> _Exercise_
Within the material below, count each line holding the string "stage" and return the total alone.

----- Data for review -----

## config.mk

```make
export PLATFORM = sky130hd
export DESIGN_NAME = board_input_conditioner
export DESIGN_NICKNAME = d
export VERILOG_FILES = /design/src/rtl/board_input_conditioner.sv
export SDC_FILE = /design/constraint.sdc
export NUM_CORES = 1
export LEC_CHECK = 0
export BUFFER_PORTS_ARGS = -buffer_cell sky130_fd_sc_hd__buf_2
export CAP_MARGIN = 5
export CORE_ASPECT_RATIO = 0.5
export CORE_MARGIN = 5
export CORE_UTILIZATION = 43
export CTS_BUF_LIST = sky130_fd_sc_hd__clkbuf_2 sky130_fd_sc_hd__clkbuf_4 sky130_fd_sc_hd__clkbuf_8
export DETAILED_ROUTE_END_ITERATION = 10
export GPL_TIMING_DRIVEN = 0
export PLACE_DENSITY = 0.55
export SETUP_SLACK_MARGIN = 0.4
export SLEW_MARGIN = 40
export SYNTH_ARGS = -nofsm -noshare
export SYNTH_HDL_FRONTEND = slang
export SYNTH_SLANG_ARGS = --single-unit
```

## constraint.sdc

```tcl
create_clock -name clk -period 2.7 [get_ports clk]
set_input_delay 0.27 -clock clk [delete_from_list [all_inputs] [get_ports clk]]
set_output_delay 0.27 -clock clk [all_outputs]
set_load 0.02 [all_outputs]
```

-----
----- Data for review -----

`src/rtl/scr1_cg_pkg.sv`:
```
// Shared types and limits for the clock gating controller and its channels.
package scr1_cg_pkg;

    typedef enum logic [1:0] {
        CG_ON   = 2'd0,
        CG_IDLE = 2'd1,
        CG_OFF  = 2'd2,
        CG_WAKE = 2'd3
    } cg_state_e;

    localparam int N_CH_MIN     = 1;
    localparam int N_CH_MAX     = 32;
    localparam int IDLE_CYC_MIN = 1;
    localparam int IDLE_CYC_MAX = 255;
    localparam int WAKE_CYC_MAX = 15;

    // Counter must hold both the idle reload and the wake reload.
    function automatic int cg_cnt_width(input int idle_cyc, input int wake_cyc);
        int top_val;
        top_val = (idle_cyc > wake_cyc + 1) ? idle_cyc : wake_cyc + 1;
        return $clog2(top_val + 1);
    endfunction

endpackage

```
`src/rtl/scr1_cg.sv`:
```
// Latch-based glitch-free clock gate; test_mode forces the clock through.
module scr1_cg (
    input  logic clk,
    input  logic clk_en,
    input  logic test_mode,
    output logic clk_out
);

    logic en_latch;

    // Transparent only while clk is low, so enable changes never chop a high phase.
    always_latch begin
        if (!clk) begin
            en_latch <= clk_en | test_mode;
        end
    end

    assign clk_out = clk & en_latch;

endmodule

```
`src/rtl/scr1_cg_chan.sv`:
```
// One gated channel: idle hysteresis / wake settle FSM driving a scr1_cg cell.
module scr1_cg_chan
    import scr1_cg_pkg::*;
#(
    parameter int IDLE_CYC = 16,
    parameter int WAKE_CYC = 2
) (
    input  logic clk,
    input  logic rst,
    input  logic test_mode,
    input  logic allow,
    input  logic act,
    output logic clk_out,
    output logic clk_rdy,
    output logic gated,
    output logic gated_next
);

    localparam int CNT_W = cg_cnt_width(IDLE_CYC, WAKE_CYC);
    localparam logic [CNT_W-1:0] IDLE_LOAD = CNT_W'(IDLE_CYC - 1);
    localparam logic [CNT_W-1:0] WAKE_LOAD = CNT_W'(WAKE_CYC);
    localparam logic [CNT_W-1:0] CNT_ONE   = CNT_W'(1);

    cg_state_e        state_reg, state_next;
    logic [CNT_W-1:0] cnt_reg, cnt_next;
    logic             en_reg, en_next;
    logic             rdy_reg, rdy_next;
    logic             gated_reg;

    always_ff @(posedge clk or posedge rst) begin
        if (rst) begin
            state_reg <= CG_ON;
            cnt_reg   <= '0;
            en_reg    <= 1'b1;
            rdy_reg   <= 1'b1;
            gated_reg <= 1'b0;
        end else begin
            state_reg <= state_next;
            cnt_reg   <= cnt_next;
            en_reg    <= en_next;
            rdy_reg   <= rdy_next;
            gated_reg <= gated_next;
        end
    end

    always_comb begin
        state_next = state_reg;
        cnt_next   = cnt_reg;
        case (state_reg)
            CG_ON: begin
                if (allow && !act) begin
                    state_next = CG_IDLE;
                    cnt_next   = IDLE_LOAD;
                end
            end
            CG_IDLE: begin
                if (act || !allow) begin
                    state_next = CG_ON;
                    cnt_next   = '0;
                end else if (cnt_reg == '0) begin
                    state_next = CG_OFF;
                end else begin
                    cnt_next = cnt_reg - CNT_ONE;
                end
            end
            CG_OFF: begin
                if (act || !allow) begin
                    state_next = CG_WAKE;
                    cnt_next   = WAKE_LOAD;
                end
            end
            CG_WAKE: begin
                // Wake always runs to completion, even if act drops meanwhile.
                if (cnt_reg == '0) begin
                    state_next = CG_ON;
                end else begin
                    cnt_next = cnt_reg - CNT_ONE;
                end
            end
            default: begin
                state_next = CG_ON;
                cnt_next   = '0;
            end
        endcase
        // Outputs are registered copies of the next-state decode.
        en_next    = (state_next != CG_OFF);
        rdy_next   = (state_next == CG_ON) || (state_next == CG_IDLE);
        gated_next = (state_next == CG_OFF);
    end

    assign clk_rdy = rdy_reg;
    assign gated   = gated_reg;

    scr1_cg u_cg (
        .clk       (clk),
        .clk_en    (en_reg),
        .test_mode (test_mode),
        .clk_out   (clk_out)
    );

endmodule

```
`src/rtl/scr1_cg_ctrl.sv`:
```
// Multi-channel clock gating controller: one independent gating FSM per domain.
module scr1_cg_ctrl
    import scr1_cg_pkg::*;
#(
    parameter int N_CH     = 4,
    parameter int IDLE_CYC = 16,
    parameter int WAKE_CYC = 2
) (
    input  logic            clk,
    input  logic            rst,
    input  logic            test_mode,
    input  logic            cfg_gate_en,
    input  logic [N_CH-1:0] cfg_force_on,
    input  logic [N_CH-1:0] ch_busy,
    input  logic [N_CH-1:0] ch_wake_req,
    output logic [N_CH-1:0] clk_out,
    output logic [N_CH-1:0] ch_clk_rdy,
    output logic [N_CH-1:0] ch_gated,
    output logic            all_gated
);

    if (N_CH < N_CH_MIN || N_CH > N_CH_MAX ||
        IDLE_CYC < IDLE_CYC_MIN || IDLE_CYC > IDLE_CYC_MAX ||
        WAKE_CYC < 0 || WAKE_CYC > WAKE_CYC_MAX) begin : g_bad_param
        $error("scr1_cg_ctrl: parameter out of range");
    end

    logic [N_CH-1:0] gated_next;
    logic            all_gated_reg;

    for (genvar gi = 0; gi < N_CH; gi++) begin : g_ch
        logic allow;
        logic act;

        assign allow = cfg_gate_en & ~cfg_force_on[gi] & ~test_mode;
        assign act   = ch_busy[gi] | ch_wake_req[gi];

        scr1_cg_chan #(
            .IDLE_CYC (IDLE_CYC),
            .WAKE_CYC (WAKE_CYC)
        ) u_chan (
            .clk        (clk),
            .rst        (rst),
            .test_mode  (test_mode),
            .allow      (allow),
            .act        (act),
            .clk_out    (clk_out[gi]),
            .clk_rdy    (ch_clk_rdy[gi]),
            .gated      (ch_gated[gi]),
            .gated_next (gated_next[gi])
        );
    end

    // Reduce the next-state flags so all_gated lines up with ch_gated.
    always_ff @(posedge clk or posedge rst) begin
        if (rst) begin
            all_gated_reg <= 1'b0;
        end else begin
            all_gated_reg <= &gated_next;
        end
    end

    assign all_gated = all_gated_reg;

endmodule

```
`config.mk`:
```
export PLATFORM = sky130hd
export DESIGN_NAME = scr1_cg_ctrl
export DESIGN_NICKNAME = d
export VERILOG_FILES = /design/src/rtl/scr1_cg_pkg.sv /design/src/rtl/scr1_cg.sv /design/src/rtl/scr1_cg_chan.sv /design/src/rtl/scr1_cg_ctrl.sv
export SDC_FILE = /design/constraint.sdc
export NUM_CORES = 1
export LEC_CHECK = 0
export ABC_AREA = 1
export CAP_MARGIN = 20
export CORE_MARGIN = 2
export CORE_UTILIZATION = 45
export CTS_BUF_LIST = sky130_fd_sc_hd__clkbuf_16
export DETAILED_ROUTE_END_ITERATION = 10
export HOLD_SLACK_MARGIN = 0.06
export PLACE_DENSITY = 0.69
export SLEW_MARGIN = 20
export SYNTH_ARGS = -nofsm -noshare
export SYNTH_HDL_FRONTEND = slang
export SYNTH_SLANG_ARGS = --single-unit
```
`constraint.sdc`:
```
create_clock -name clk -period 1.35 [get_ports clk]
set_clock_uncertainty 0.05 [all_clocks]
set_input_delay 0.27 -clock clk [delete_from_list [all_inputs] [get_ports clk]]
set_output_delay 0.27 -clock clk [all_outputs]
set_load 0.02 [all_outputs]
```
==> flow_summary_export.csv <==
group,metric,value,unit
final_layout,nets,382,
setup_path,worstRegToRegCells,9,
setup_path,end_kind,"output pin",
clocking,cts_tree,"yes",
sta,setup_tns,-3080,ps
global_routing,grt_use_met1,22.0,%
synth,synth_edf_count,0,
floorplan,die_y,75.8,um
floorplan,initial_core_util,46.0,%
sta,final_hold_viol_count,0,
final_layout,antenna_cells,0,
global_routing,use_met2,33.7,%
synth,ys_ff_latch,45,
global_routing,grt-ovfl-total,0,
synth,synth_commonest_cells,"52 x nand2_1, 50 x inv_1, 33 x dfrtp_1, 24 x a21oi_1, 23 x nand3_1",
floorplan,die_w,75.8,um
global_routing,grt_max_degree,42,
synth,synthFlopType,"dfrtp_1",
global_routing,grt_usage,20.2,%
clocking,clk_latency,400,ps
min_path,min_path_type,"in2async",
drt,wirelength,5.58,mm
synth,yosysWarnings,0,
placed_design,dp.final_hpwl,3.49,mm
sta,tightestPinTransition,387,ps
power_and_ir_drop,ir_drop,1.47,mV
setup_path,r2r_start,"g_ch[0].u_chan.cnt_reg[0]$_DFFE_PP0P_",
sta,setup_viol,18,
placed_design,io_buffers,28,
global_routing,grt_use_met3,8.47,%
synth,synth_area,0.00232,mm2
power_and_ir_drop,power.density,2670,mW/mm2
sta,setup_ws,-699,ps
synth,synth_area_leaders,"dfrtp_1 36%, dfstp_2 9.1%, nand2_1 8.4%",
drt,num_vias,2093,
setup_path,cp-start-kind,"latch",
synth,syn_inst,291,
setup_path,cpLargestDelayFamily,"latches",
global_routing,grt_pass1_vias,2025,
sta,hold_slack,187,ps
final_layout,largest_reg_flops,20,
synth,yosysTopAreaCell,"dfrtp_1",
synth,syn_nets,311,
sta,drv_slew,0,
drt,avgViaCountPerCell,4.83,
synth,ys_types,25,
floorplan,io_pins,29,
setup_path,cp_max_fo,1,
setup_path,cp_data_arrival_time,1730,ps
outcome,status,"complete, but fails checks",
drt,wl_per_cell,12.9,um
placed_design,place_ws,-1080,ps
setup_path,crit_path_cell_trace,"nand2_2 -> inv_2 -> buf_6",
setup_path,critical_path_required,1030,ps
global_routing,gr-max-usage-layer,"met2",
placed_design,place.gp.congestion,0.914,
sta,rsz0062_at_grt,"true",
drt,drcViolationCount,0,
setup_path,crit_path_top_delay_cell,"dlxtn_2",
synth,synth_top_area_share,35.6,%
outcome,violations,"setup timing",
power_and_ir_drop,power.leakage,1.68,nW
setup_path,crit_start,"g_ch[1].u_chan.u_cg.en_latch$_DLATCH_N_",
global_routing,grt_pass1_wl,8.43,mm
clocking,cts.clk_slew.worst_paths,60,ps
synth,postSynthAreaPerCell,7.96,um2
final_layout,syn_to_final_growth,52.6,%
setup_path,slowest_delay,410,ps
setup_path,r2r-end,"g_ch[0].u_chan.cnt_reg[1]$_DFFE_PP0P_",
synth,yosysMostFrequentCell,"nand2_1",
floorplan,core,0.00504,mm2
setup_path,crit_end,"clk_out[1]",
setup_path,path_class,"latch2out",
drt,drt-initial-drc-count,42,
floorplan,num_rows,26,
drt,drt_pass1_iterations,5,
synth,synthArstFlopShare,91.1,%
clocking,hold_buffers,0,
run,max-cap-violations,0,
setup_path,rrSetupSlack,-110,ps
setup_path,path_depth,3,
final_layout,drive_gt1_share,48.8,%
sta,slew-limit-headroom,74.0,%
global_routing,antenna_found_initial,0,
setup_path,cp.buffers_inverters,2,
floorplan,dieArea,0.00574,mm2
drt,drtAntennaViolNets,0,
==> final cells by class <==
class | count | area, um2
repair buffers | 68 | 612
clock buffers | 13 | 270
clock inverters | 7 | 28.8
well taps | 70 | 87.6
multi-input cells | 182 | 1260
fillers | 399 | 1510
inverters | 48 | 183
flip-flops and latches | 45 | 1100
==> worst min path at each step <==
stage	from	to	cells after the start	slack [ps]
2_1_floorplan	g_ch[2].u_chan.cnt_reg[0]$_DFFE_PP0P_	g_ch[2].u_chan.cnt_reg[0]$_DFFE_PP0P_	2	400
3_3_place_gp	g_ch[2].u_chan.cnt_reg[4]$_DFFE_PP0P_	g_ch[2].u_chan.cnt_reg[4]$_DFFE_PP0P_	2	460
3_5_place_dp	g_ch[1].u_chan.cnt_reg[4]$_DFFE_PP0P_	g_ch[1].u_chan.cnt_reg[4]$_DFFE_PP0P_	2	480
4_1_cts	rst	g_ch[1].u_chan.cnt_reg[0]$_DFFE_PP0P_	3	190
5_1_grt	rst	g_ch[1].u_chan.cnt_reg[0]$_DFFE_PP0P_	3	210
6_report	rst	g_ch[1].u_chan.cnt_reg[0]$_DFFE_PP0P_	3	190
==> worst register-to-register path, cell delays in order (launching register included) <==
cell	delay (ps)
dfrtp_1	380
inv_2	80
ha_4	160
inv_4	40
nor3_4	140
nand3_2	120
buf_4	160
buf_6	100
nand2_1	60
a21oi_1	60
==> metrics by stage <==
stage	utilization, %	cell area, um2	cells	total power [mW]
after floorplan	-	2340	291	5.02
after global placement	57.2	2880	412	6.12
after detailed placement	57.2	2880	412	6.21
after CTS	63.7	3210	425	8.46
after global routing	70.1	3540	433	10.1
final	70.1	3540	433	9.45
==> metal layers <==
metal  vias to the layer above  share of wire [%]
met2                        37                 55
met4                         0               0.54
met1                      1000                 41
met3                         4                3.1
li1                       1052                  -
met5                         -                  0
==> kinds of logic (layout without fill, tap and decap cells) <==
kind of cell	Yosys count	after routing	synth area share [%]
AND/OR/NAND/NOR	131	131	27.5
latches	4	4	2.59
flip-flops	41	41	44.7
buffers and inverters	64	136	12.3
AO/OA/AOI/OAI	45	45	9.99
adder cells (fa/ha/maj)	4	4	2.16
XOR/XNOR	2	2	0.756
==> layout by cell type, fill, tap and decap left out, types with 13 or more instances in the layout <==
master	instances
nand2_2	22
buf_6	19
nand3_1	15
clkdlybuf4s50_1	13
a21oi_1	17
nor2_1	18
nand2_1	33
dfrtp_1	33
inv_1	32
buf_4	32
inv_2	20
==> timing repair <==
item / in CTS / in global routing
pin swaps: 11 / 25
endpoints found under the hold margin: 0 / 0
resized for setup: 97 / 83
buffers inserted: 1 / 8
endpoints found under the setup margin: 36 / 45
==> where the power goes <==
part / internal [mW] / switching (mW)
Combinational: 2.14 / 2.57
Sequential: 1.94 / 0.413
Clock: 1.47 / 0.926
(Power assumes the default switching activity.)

-----

> _Finished task_
3